DataClean: Clean PGR passport data

Description

DataClean cleans the data in a character vector according to the conditions in the arguments.

Usage

DataClean(
  x,
  fix.comma = TRUE,
  fix.semcol = TRUE,
  fix.col = TRUE,
  fix.bracket = TRUE,
  fix.punct = TRUE,
  fix.space = TRUE,
  fix.sep = TRUE,
  fix.leadzero = TRUE
)

Value

A character vector with the cleaned data converted to upper case.

NAs if any are converted to blank strings.

Arguments

x: A character vector. If not, coerced to character by as.character.
fix.comma: logical. If TRUE, all the commas are replaced by space (see Details).
fix.semcol: logical. If TRUE, all the semicolons are replaced by space (see Details).
fix.col: logical. If TRUE, all the colons are replaced by space (see Details).
fix.bracket: logical. If TRUE, all the brackets are replaced by space (see Details).
fix.punct: logical. If TRUE, all punctuation characters are removed (see Details).
fix.space: logical. If TRUE, all space characters are replaced by space and multiple spaces are converted to single space (see Details).
fix.sep: logical. If TRUE, space between alphabetic characters followed by digits is removed (see Details).
fix.leadzero: logical. If TRUE, leading zeros are removed (see Details).

Details

This function aids in standardization and preparation of the PGR passport data for creation of a KWIC index with KWIC function and the identification of probable duplicate accessions by the ProbDup function. It cleans the character strings in passport data fields(columns) specified as the input character vector x according to the conditions in the arguments in the same order. If the input vector x is not of type character, it is coerced to a character vector.

This function is designed particularly for use with fields corresponding to accession names such as accession ids, collection numbers, accession names etc. It is essentially a wrapper around the gsub base function with regex arguments. It also converts all strings to upper case and removes leading and trailing spaces.

Commas, semicolons and colons which are sometimes used to separate multiple strings or names within the same field can be replaced with a single space using the logical arguments fix.comma, fix.semcol and fix.col respectively.

Similarly the logical argument fix.bracket can be used to replace all brackets including parenthesis, square brackets and curly brackets with space.

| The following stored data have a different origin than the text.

File: src/rtl/ifft8_stream_if.sv
// rtl/ifft8_stream_if.sv - bin input / sample output stream bundle for the 8-point IFFT
interface ifft8_stream_if #(
    parameter int DATA_W = 16
);
    logic              in_valid;
    logic              in_ready;
    logic [DATA_W-1:0] in_real;
    logic [DATA_W-1:0] in_imag;
    logic              out_valid;
    logic              out_ready;
    logic [DATA_W-1:0] out_real;
    logic [DATA_W-1:0] out_imag;
    logic              out_last;

    modport master (
        output in_valid, in_real, in_imag, out_ready,
        input  in_ready, out_valid, out_real, out_imag, out_last
    );

    modport slave (
        input  in_valid, in_real, in_imag, out_ready,
        output in_ready, out_valid, out_real, out_imag, out_last
    );
endinterface

File: src/rtl/ifft8_stream.sv
// rtl/ifft8_stream.sv - 8-point radix-2 DIT inverse FFT, Q8.8, one butterfly per clock (IFFT_SCALE_EN: 1/8 output scaling)
module ifft8_stream #(
    parameter int                DATA_W  = 16,
    parameter int                FRAC_W  = 8,
    parameter logic [DATA_W-1:0] TW_COEF = 16'h00B4
) (
    input  logic          clk,
    input  logic          rst,
    ifft8_stream_if.slave strm,
    output logic          busy
);
    typedef enum logic [1:0] {
        ST_LOAD = 2'd0,
        ST_CALC = 2'd1,
        ST_OUT  = 2'd2
    } state_t;

    state_t            state_q;
    logic [2:0]        ld_cnt_q;
    logic [3:0]        calc_cnt_q;
    logic [2:0]        out_cnt_q;
    logic              in_ready_q;
    logic              out_valid_q;
    logic              out_last_q;
    logic              busy_q;
    logic [DATA_W-1:0] out_re_q;
    logic [DATA_W-1:0] out_im_q;
    logic [DATA_W-1:0] mem_re_q [8];
    logic [DATA_W-1:0] mem_im_q [8];

    logic [2:0]        p_idx;
    logic [2:0]        q_idx;
    logic [1:0]        tw_k;
    logic [DATA_W-1:0] a_re, a_im, b_re, b_im;
    logic [DATA_W-1:0] b_sum, b_dif, b_nsum;
    logic [DATA_W-1:0] t_re, t_im;
    logic [DATA_W-1:0] bf_a_re_d, bf_a_im_d, bf_b_re_d, bf_b_im_d;

    // c*v with truncation toward zero: multiply the magnitude, then restore the sign
    function automatic logic [DATA_W-1:0] cmul(input logic [DATA_W-1:0] v);
        logic [DATA_W-1:0]   mag;
        logic [2*DATA_W-1:0] prod;
        logic [DATA_W-1:0]   res;
        mag  = v[DATA_W-1] ? (~v + 1'b1) : v;
        prod = (2*DATA_W)'(mag) * (2*DATA_W)'(TW_COEF);
        res  = DATA_W'(prod >> FRAC_W);
        return v[DATA_W-1] ? (~res + 1'b1) : res;
    endfunction

    // Output value as presented on the stream; optional 1/N scaling by arithmetic shift
    function automatic logic [DATA_W-1:0] present(input logic [DATA_W-1:0] v);
`ifdef IFFT_SCALE_EN
        return DATA_W'($signed(v) >>> 3);
`else
        return v;
`endif
    endfunction

    // Butterfly addressing and arithmetic for the current CALC step (stage = cnt[3:2], butterfly = cnt[1:0])
    always_comb begin
        p_idx = 3'd0;
        q_idx = 3'd0;
        tw_k  = 2'd0;
        case (calc_cnt_q[3:2])
            2'd0: begin
                p_idx = {calc_cnt_q[1:0], 1'b0};
                q_idx = {calc_cnt_q[1:0], 1'b1};
                tw_k  = 2'd0;
            end
            2'd1: begin
                p_idx = {calc_cnt_q[1], 1'b0, calc_cnt_q[0]};
                q_idx = {calc_cnt_q[1], 1'b1, calc_cnt_q[0]};
                tw_k  = {calc_cnt_q[0], 1'b0};
            end
            default: begin
                p_idx = {1'b0, calc_cnt_q[1:0]};
                q_idx = {1'b1, calc_cnt_q[1:0]};
                tw_k  = calc_cnt_q[1:0];
            end
        endcase

        a_re   = mem_re_q[p_idx];
        a_im   = mem_im_q[p_idx];
        b_re   = mem_re_q[q_idx];
        b_im   = mem_im_q[q_idx];
        b_sum  = b_re + b_im;
        b_dif  = b_re - b_im;
        b_nsum = ~b_sum + 1'b1;

        t_re = b_re;
        t_im = b_im;
        case (tw_k)
            2'd0: begin
                t_re = b_re;
                t_im = b_im;
            end
            2'd1: begin
                t_re = cmul(b_dif);
                t_im = cmul(b_sum);
            end
            2'd2: begin
                t_re = ~b_im + 1'b1;
                t_im = b_re;
            end
            default: begin
                t_re = cmul(b_nsum);
                t_im = cmul(b_dif);
            end
        endcase

        bf_a_re_d = a_re + t_re;
        bf_a_im_d = a_im + t_im;
        bf_b_re_d = a_re - t_re;
        bf_b_im_d = a_im - t_im;
    end

    // Frame sequencer: load bins bit-reversed, run 12 butterflies in place, stream samples out
    always_ff @(posedge clk) begin
        if (rst) begin
            state_q     <= ST_LOAD;
            ld_cnt_q    <= 3'd0;
            calc_cnt_q  <= 4'd0;
            out_cnt_q   <= 3'd0;
            in_ready_q  <= 1'b0;
            out_valid_q <= 1'b0;
            out_last_q  <= 1'b0;
            busy_q      <= 1'b0;
            out_re_q    <= '0;
            out_im_q    <= '0;
        end else begin
            case (state_q)
                ST_LOAD: begin
                    in_ready_q <= 1'b1;
                    if (strm.in_valid && in_ready_q) begin
                        mem_re_q[{ld_cnt_q[0], ld_cnt_q[1], ld_cnt_q[2]}] <= strm.in_real;
                        mem_im_q[{ld_cnt_q[0], ld_cnt_q[1], ld_cnt_q[2]}] <= strm.in_imag;
                        ld_cnt_q <= ld_cnt_q + 3'd1;
                        if (ld_cnt_q == 3'd7) begin
                            state_q    <= ST_CALC;
                            in_ready_q <= 1'b0;
                            busy_q     <= 1'b1;
                            calc_cnt_q <= 4'd0;
                        end
                    end
                end
                ST_CALC: begin
                    mem_re_q[p_idx] <= bf_a_re_d;
                    mem_im_q[p_idx] <= bf_a_im_d;
                    mem_re_q[q_idx] <= bf_b_re_d;
                    mem_im_q[q_idx] <= bf_b_im_d;
                    calc_cnt_q      <= calc_cnt_q + 4'd1;
                    if (calc_cnt_q == 4'd11) begin
                        // last butterfly touches entries 3 and 7, so entry 0 is already final
                        state_q     <= ST_OUT;
                        out_cnt_q   <= 3'd0;
                        out_valid_q <= 1'b1;
                        out_last_q  <= 1'b0;
                        out_re_q    <= present(mem_re_q[0]);
                        out_im_q    <= present(mem_im_q[0]);
                    end
                end
                ST_OUT: begin
                    if (out_valid_q && strm.out_ready) begin
                        if (out_cnt_q == 3'd7) begin
                            state_q     <= ST_LOAD;
                            out_valid_q <= 1'b0;
                            out_last_q  <= 1'b0;
                            out_re_q    <= '0;
                            out_im_q    <= '0;
                            busy_q      <= 1'b0;
                            in_ready_q  <= 1'b1;
                            ld_cnt_q    <= 3'd0;
                        end else begin
                            out_cnt_q  <= out_cnt_q + 3'd1;
                            out_re_q   <= present(mem_re_q[out_cnt_q + 3'd1]);
                            out_im_q   <= present(mem_im_q[out_cnt_q + 3'd1]);
                            out_last_q <= (out_cnt_q == 3'd6);
                        end
                    end
                end
                default: begin
                    state_q <= ST_LOAD;
                end
            endcase
        end
    end

    assign strm.in_ready  = in_ready_q;
    assign strm.out_valid = out_valid_q;
    assign strm.out_real  = out_re_q;
    assign strm.out_imag  = out_im_q;
    assign strm.out_last  = out_last_q;
    assign busy           = busy_q;
endmodule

The logical argument fix.punct can be used to remove all punctuation from the data.

fix.space can be used to convert all space characters such as tab, newline, vertical tab, form feed and carriage return to spaces and finally convert multiple spaces to single space.

fix.sep can be used to merge together accession identifiers composed of alphabetic characters separated from as series of digits by a space character. For example IR 64, PUSA 256 etc.

fix.leadzero can be used to remove leading zeros from accession name fields to facilitate matching to identify probable duplicates. e.g. IR0064 -> IR64

Examples

Run this code

names <- c("S7-12-6", "ICG-3505", "U 4-47-18;EC 21127", "AH 6481", "RS   1",
           "AK 12-24", "2-5 (NRCG-4053)", "T78, Mwitunde", "ICG 3410",
           "#648-4 (Gwalior)", "TG4;U/4/47/13", "EC0021003")
DataClean(names)